Si può dire dunque che l'informazione attraverso i social media sta diventando ogni giorno più capillare tanto che molto spesso le notizie ormai girano prima sui social network e poi compaiono sui canali ufficiali. Questo perchè il social permette al cittadino di diffondere notizie e contemporaneamente di riceverle in tempo reale. La notizia sui social è veloce ed essenziale e per questo viene sfruttata moltissimo specie per dare informazioni sulle emergenze, sulle calamità e sugli eventi che costituiscono pericolo per l'incolumità delle persone.

"Tutti questi strumenti sono stati utili in un anno come il 2013 che, sebbene non abbia avuto forti terremoti come nel 2012, è stato caratterizzato da una attività sismica rilevante (oltre 21mila eventi registrati) e da alcune decine di sequenze sismiche che da nord a sud hanno interessato varie parti del territorio italiano" spiega Alessandro Amato, sismologo e dirigente di ricerca dell'INGV.

Nel 2013 la Rete Sismica Nazionale (RSN) dell'INGV ha permesso di localizzare 21.369 terremoti, un numero superiore a quello degli ultimi 3 anni, ma comunque inferiore al 2009 quando si verificò la sequenza nell'Aquilano e furono registrati in Italia oltre 26.000 eventi. In Italia, nel 2013, sono avvenuti in media quasi 60 terremoti al giorno, o un terremoto ogni 25 minuti. Il numero totale di terremoti registrati del 2013 è maggiore di quello del 2012, anche se gli eventi di magnitudo superiore o uguale a 5.0 sono stati molti di meno.

In questo scenario la comunicazione via social media ha avuto una crescita esponenziale e durante l'anno appena concluso, dopo l'esperienza del 2012 in Emilia quando informazioni sul sisma sono circolate bene e facilmente attraverso i canali social, i cittadini e pian piano numerose istituzioni hanno puntato molto all'utilizzo di questi canali per comunicare celermente.

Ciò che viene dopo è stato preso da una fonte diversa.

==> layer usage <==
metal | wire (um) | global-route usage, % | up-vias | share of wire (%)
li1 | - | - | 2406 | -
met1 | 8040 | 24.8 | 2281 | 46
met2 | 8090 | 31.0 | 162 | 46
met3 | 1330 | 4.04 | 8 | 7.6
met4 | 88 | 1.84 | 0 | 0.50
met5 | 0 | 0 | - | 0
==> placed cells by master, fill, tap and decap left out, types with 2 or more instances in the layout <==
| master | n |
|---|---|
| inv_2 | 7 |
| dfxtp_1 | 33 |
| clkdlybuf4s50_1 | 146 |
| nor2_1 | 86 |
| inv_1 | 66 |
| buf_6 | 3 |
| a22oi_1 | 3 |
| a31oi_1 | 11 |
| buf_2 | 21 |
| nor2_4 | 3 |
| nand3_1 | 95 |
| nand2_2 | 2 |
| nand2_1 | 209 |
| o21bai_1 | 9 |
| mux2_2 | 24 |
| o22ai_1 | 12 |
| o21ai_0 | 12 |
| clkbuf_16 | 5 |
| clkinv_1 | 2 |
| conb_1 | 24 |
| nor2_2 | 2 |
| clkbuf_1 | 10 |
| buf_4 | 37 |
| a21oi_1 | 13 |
==> src/rtl/imem_loader_pkg.sv <==
// Shared types and constants for the UART-driven instruction memory loader.
package imem_loader_pkg;

  typedef enum logic [2:0] {
    ST_IDLE  = 3'd0,
    ST_LEN   = 3'd1,
    ST_LO    = 3'd2,
    ST_HI    = 3'd3,
    ST_WRITE = 3'd4,
    ST_CSUM  = 3'd5,
    ST_DONE  = 3'd6,
    ST_ERR   = 3'd7
  } state_t;

  localparam logic [7:0] SYNC_BYTE  = 8'hA5;
  localparam int         DEF_ADDR_W = 11;
  localparam int         DEF_DATA_W = 16;

endpackage

==> src/rtl/imem_loader.sv <==
// Receives a framed program image over UART bytes, writes it into BSRAM and
// holds the CPU until a frame with a good checksum has been loaded.
module imem_loader
  import imem_loader_pkg::*;
#(
  parameter int ADDR_W      = DEF_ADDR_W,
  parameter int DATA_W      = DEF_DATA_W,
  parameter int TIMEOUT_CYC = 2_700_000
) (
  input  logic              clk,
  input  logic              rst_n,
  input  logic              rx_valid,
  input  logic [7:0]        rx_data,
  input  logic [ADDR_W-1:0] cpu_addr,
  output logic              mem_ce,
  output logic              mem_wre,
  output logic [ADDR_W-1:0] mem_ad,
  output logic [DATA_W-1:0] mem_din,
  output logic              cpu_hold,
  output logic              load_done,
  output logic              load_err
);

  localparam int               TMO_W    = $clog2(TIMEOUT_CYC + 1);
  localparam logic [TMO_W-1:0] TMO_LAST = TMO_W'(TIMEOUT_CYC - 1);

  state_t              r_state;
  logic [7:0]          r_rem;
  logic [7:0]          r_sum;
  logic [ADDR_W-1:0]   r_idx;
  logic [TMO_W-1:0]    r_tmo;
  logic [DATA_W-1:0]   r_din;
  logic                r_hold;
  logic                r_done;
  logic                r_err;

  logic [7:0]          w_sumNext;
  logic                w_tmoHit;
  logic                w_csumOk;
  logic                w_counting;

  assign w_sumNext  = r_sum + rx_data;
  assign w_tmoHit   = (r_tmo == TMO_LAST);
  assign w_csumOk   = (rx_data == r_sum);
  assign w_counting = (r_state == ST_LEN) || (r_state == ST_LO) || (r_state == ST_HI) ||
                      (r_state == ST_WRITE) || (r_state == ST_CSUM);

  always_ff @(posedge clk) begin
    if (!rst_n) begin
      r_state <= ST_IDLE;
      r_rem   <= '0;
      r_sum   <= '0;
      r_idx   <= '0;
      r_tmo   <= '0;
      r_din   <= '0;
      r_hold  <= 1'b0;
      r_done  <= 1'b0;
      r_err   <= 1'b0;
    end else begin
      if (rx_valid) begin
        r_tmo <= '0;
      end else if (w_counting) begin
        r_tmo <= r_tmo + 1'b1;
      end

      case (r_state)
        ST_IDLE, ST_DONE, ST_ERR: begin
          if (rx_valid && rx_data == SYNC_BYTE) begin
            r_state <= ST_LEN;
            r_hold  <= 1'b1;
            r_done  <= 1'b0;
            r_err   <= 1'b0;
          end
        end
        ST_LEN: begin
          if (rx_valid) begin
            if (rx_data == 8'd0) begin
              r_state <= ST_ERR;
              r_err   <= 1'b1;
            end else begin
              r_rem   <= rx_data;
              r_idx   <= '0;
              r_sum   <= '0;
              r_state <= ST_LO;
            end
          end else if (w_tmoHit) begin
            r_state <= ST_ERR;
            r_err   <= 1'b1;
          end
        end
        ST_LO: begin
          if (rx_valid) begin
            r_din[7:0] <= rx_data;
            r_sum      <= w_sumNext;
            r_state    <= ST_HI;
          end else if (w_tmoHit) begin
            r_state <= ST_ERR;
            r_err   <= 1'b1;
          end
        end
        ST_HI: begin
          if (rx_valid) begin
            r_din[15:8] <= rx_data;
            r_sum       <= w_sumNext;
            r_state     <= ST_WRITE;
          end else if (w_tmoHit) begin
            r_state <= ST_ERR;
            r_err   <= 1'b1;
          end
        end
        // A byte arriving in the write cycle is consumed immediately so back-to-back strobes lose nothing.
        ST_WRITE: begin
          r_idx <= r_idx + 1'b1;
          r_rem <= r_rem - 8'd1;
          if (r_rem == 8'd1) begin
            if (!rx_valid) begin
              r_state <= ST_CSUM;
            end else if (w_csumOk) begin
              r_state <= ST_DONE;
              r_done  <= 1'b1;
              r_hold  <= 1'b0;
            end else begin
              r_state <= ST_ERR;
              r_err   <= 1'b1;
            end
          end else if (rx_valid) begin
            r_din[7:0] <= rx_data;
            r_sum      <= w_sumNext;
            r_state    <= ST_HI;
          end else begin
            r_state <= ST_LO;
          end
        end
        ST_CSUM: begin
          if (rx_valid) begin
            if (w_csumOk) begin
              r_state <= ST_DONE;
              r_done  <= 1'b1;
              r_hold  <= 1'b0;
            end else begin
              r_state <= ST_ERR;
              r_err   <= 1'b1;
            end
          end else if (w_tmoHit) begin
            r_state <= ST_ERR;
            r_err   <= 1'b1;
          end
        end
        default: r_state <= ST_IDLE;
      endcase
    end
  end

  // The CPU owns the memory port only while it is released.
  assign mem_ce    = 1'b1;
  assign mem_wre   = (r_state == ST_WRITE);
  assign mem_ad    = r_hold ? r_idx : cpu_addr;
  assign mem_din   = r_din;
  assign cpu_hold  = r_hold;
  assign load_done = r_done;
  assign load_err  = r_err;

endmodule
==> config.mk <==
export PLATFORM = sky130hd
export DESIGN_NAME = imem_loader
export DESIGN_NICKNAME = d
export VERILOG_FILES = /design/src/rtl/imem_loader_pkg.sv /design/src/rtl/imem_loader.sv
export SDC_FILE = /design/constraint.sdc
export NUM_CORES = 1
export LEC_CHECK = 0
export BUFFER_PORTS_ARGS = -buffer_cell sky130_fd_sc_hd__buf_2
export CAP_MARGIN = 20
export CORE_MARGIN = 2
export CORE_UTILIZATION = 30
export CTS_CLUSTER_SIZE = 40
export DETAILED_ROUTE_END_ITERATION = 16
export GPL_TIMING_DRIVEN = 0
export PLACE_DENSITY = 0.44
export SETUP_SLACK_MARGIN = 0.4
export SLEW_MARGIN = 5
export SYNTH_ARGS = -nofsm -noshare
export SYNTH_HDL_FRONTEND = slang
export SYNTH_SLANG_ARGS = --single-unit
==> constraint.sdc <==
create_clock -name clk -period 2.7 [get_ports clk]
set_input_delay 0.405 -clock clk [delete_from_list [all_inputs] [get_ports clk]]
set_output_delay 0.405 -clock clk [all_outputs]
set_load 0.05 [all_outputs]
## Word level (Yosys, flattened, before mapping)

Index checks and enable logic that the tools add are counted.

- Output and inout port bits: 32
- Flip-flop bits (word level): 71
- Word-level logic and storage cells: 100

- Add/sub/neg operators: 4
- Mux-type cells: 46
- Bitwise operators: 1
- Reduce and logical (&&, ||, !) cells: 20
- Equal/unequal tests: 19

Operator list:

| operator | number |
|---|---|
| $mux W8 | 8 |
| $mux W11 | 3 |
| $pmux W8 S2 | 2 |
| $mux W3 | 8 |
| $pmux W8 S3 | 1 |
| $add A22 B1 Y22 const B | 1 |
| $eq A22 B22 Y1 const B | 1 |
| $pmux W11 S2 | 1 |
| $mux W1 | 18 |
| $pmux W3 S6 | 1 |
| $eq A3 B3 Y1 const B | 4 |
| $ne A2 B2 Y1 const B | 6 |
| $add A11 B1 Y11 const B | 1 |
| $add A8 B8 Y8 | 1 |
| $eq A8 B1 Y1 const B | 1 |
| $eq A8 B8 Y1 | 1 |
| $eq A8 B8 Y1 const B | 1 |
| $logic_not A8 Y1 | 1 |
| $sub A8 B1 Y8 const B | 1 |
| $eq A3 B2 Y1 const B | 2 |
| $pmux W1 S3 | 2 |
| $reduce_and A3 Y1 | 2 |
| $reduce_bool A3 Y1 | 2 |
| $pmux W1 S5 | 1 |
| other kinds (14) | 20 |

## Longest topological paths before layout

- Depth after elaboration: 5
- Gate-level depth with buffers: 8
- Gate-level depth less buffers: 8

## Worst setup path before layout

No wires, ideal clock.

- Path kind: reg-to-reg
- Start: register r_state[1]
- End: register r_rem[4]
- Setup time: 0.119 ns
- Slack: 0.562 ns
- Buffers on the path: 2
- Required time: 2.581 ns
- Period minus slack after synthesis: 2.138 ns
- Cell stages (with the launch flop): 7
- Arrival: 2.019 ns
- Cells stage by stage: dfxtp_1 > clkbuf_8 > or3b_1 > inv_1 > clkbuf_1 > a21oi_1 > o221a_2

- Word-level cells in the longest chain between the ends: 3
- Elaborated cells on any way between the ends: 7
- Classes of those cells: eq/ne (4); mux (1); reduce/logical (2)

RTL lines:

| item | RTL line | text |
|---|---|---|
| from (decl) | imem_loader.sv:27 | `state_t r_state;` |
| from (signal assigned) | imem_loader.sv:50 | `r_state <= ST_IDLE;` |
| from (signal assigned) | imem_loader.sv:69 | `r_state <= ST_LEN;` |
| from (signal assigned) | imem_loader.sv:78 | `r_state <= ST_ERR;` |
| $eq A3 B3 Y1 (*) | - |  |
| named net mem_wre | imem_loader.sv:16 | `output logic mem_wre,` |
| $reduce_bool A2 Y1 (no source line) | - |  |
| $reduce_and A3 Y1 (no source line) | - |  |
| to (signal assigned) | imem_loader.sv:81 | `r_rem <= rx_data;` |
| to (signal assigned) | imem_loader.sv:114 | `r_rem <= r_rem - 8'd1;` |
| to (decl) | imem_loader.sv:28 | `logic [7:0] r_rem;` |

The timed path passes the listed nets; every way through them passes the cells marked *.
A chain may end at the register's enable or synchronous reset.

## Worst setup path after layout

- Start: register r_state[2]
- End: output mem_wre

- Word-level cells in the longest chain between the ends: 1

RTL lines:

| item | RTL line | text |
|---|---|---|
| $eq A3 B3 Y1 | imem_loader.sv:156 | `assign mem_wre = (r_state == ST_WRITE);` |
| to (decl) | imem_loader.sv:16 |  |

Every way passes these cells.

==> impl_metrics.csv <==
group,metric,value,unit
floorplanning,die_x,120.2,um
power,p_sw,864.9,uW
worst_setup_path,path_cells,"buf_4, or3b_1, inv_1, buf_4, buf_4",
detailed_routing,highest_layer,"met4",
yosys,yosys_warnings,0,
detailed_routing,dr_wl_met3,520,um
floorplanning,core_area,13190,um2
worst_setup_path,rrSetupSlack,540,ps
clock_tree,clock_sinks,71,
power,power.density,588.8,nW/um2
power,power.total,2.844,mW
detailed_routing,wl_met1,4963,um
global_routing,grt_pass1_vias,3484,
place,dp.cells,698,
worst_setup_path,cpPeakStageDelay,440,ps
global_routing,grt_pass1_wl,17630,um
timing,drv_slew,0,
floorplanning,die_y,120.2,um
detailed_routing,first_pass_iters,4,
worst_setup_path,critPathLaunch,"r_state[2]$_SDFFE_PN0P_",
final_layout,final_common_cell,"dfxtp_1",
global_routing,grt_max_degree,14,
timing,min_period_over_period,83.85,%
timing,rsz0062_at_grt,"true",
clock_tree,hold_buffers,0,
floorplanning,start_util,30.71,%
final_layout,seq_area,1421,um2
timing,tightest_slew,875.4,ps
final_layout,fin_cells,714,
power,intPower,1.979,mW
power,peakVddDrop,281.4,uV
power,p_comb_share,19.6,%
global_routing,track_usage,15.57,%
final_layout,layout-drive-gt1-share,20.07,%
place,port_buffers,50,
place,gp_congestion,0.8339,
worst_setup_path,critPathMaxFanout,10,
worst_setup_path,ff2ff_path_depth,8,
final_layout,fillers,1365,
yosys,synth_cell_types,71,
global_routing,overflow,0,
detailed_routing,routedWlPerCell,14.91,um
timing,setup_tns,0,ps
worst_setup_path,critPathTopFamily,"buffers and inverters",
worst_setup_path,end_kind,"primary output",
timing,setup_ws,436.1,ps
floorplanning,fp-row-count,42,
clock_tree,cts_max_path_buffers,2,
yosys,ys_seq_area_share,35.09,%
yosys,synth_ff_type,"dfxtp_1",
final_layout,nets,569,
detailed_routing,ant_nets,0,
timing,slew_headroom,41.19,%
final_layout,fin_area,4831,um2
yosys,syn_avg_cell_area,8.581,um2
floorplanning,ios,54,
power,power.leakage,1.881,nW
timing,fin_crit,2264,ps
clock_tree,cts_buffers,9,
yosys,synth_nets,508,
place,dp_hpwl,7763,um
status,run_status,"finished clean",
detailed_routing,drtIter0Drc,194,
timing,final-setup-viol-count,0,
worst_setup_path,cp_slowest_cell,"or3b_1",
worst_setup_path,required,2300,ps
clock_tree,clk_latency,340,ps
clock_tree,clkSlewWorstSetupHoldPaths,50,ps
detailed_routing,dr_wl_met2,4979,um
place,dp_slack,205.7,ps
floorplanning,dieArea,14450,um2
power,clkPwrFrac,41.7,%
timing,finalHoldViolCount,0,
run,max-cap-violations,0,
worst_setup_path,worst_r2r_startpoint,"r_sum[0]$_SDFFE_PN0P_",
final_layout,n_antenna_cell,0,
yosys,synth_top_area_share,35.09,%
yosys,yosysTopAreaCell,"dfxtp_1",
yosys,synthArstFlopShare,0,%
final_layout,multiInputGateArea,2454,um2
clock_tree,htreeDepth,3,
yosys,ys_seq_elements,71,
worst_setup_path,r2r-end,"r_sum[6]$_SDFFE_PN0P_",
detailed_routing,route.detailed.drc,0,
detailed_routing,vias_per_cell,5.028,
final_layout,area_delta_synth_final,19.28,%
worst_setup_path,critPathKind,"reg2out",
timing,max_freq,441.7,MHz
detailed_routing,wl,10650,um
clock_tree,cts_setup_buffers,0,
worst_setup_path,path_common_cell,"buf_4",
detailed_routing,vias,3590,
min_path,min_path_type,"in2reg",
timing,skew,7.463,ps
yosys,syn_inst,472,
yosys,synthTopCellsByArea,"dfxtp_1 35%, nand2_1 4.4%, nor2_1 4.3%",
place,placed_area,4521,um2
final_layout,mostFrequentLayoutCells,"71 x dfxtp_1, 52 x buf_2, 48 x nand2_1",
worst_setup_path,start_kind,"flip-flop",
clock_tree,cts_root_buf,"clkbuf_16",
worst_setup_path,crit_cells,5,
worst_setup_path,setup.worst_path.end,"mem_wre",
worst_setup_path,critical_path_arrival,1860,ps
yosys,synth_area,4050,um2
yosys,synth_enable_flop_cells,0,
clock_tree,tritoncts,"done",
power,power_frac_seq,38.8,%
global_routing,antenna_found_initial,0,
worst_setup_path,cp_num_buf_inv,4,
power,switching_share,30.41,%
layout make-up:
class,count,share of cell area [%]
plain buffers,20,2.927
multi-input cells,369,50.79
clock buffers,9,4.662
well taps,176,4.558
inverters,12,0.9324
repair buffers,50,5.232
clock inverters,7,1.476
flip-flops and latches,71,29.42
power groups by stage:
stage / sequential (mW) / combinational (mW) / clock [mW]
6_report: 1.10 / 0.557 / 1.19
5_1_grt: 1.11 / 0.610 / 1.28
3_5_place_dp: 1.12 / 0.556 / 0
3_3_place_gp: 1.12 / 0.557 / 0
2_1_floorplan: 1.13 / 0.409 / 0
4_1_cts: 1.10 / 0.559 / 1.23
worst min-delay path, stage by stage:
cell and delay (ps):
clkbuf_8 140, nand2_1 70, o22ai_1 60
per-layer routing:
metal	GRT usage, %	vias to the layer above
met5	0	-
met4	5.588	0
met3	4.151	13
met2	25.46	80
met1	19.72	1681
li1	-	1816
state kept, by name, summed over array words and instances (netlist names):
name       flops
r_rem          8
r_idx         11
r_tmo         22
load_err       1
mem_din       16
load_done      1
r_state        3
cpu_hold       1
r_sum          8
metrics by stage:
step                      hold slack (ps)  utilization [%]
after global placement              451.8            34.27
after floorplan                     434.5                -
after CTS                           383.0            36.57
after global routing                392.5            36.62
after detailed placement            458.5            34.27
final                               394.9            36.62
synthesized netlist by cell type (all sizes together), types with 5 or more instances:
| cell | count |
|---|---|
| mux2i | 9 |
| and2 | 6 |
| xor2 | 16 |
| nand4 | 9 |
| a22oi | 8 |
| or3 | 7 |
| o21ai | 18 |
| nand2 | 48 |
| ha | 13 |
| inv | 11 |
| and3 | 7 |
| nor4 | 6 |
| o211ai | 5 |
| nor2 | 47 |
| xnor2 | 14 |
| a21boi | 13 |
| buf | 6 |
| nor3 | 8 |
| mux2 | 11 |
| clkbuf | 14 |
| dfxtp | 71 |
| nor2b | 22 |
| a21oi | 28 |
| a31oi | 6 |
| nand3 | 20 |
worst min path at each step:
stage | from | depth (start not counted) | slack (ps) | to
3_3_place_gp | r_sum[6]$_SDFFE_PN0P_ | 2 | 450 | r_sum[6]$_SDFFE_PN0P_
3_5_place_dp | mem_din[10]$_SDFFE_PN0P_ | 2 | 460 | mem_din[10]$_SDFFE_PN0P_
5_1_grt | rx_data[5] | 3 | 390 | mem_din[13]$_SDFFE_PN0P_
6_report | rst_n | 3 | 390 | load_err$_SDFFE_PN0P_
2_1_floorplan | r_sum[6]$_SDFFE_PN0P_ | 2 | 430 | r_sum[6]$_SDFFE_PN0P_
4_1_cts | rst_n | 3 | 380 | load_err$_SDFFE_PN0P_
kinds of logic (layout without fill, tap and decap cells):
group,after synthesis,count (layout),synth area share [%]
other,1,1,0.09259
XOR/XNOR,30,30,6.487
buffers and inverters,32,98,4.479
AND/OR/NAND/NOR,198,198,26.07
multiplexers,20,20,5.283
AO/OA/AOI/OAI,106,106,17.98
flip-flops,71,71,35.09
adder cells (fa/ha/maj),14,14,4.510
timing repair:
action / CTS / global route
setup endpoints to repair: 1 / 13
pin swaps: 0 / 0
gates resized for setup: 3 / 4
No activity file was read; power rests on OpenSTA's default activity.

Bisogna però sottolineare che lo strumento è nuovo ed è necessario imparare ad usarlo correttamente. "Senza un'accurata e continua informazione scientifica non può crescere la consapevolezza dei rischi naturali da parte dei cittadini" spiega Amato. E' dunque importante che la comunicazione che gira abbia basi scientifiche e autorevoli, "e i social media sono sicuramente una grande opportunità".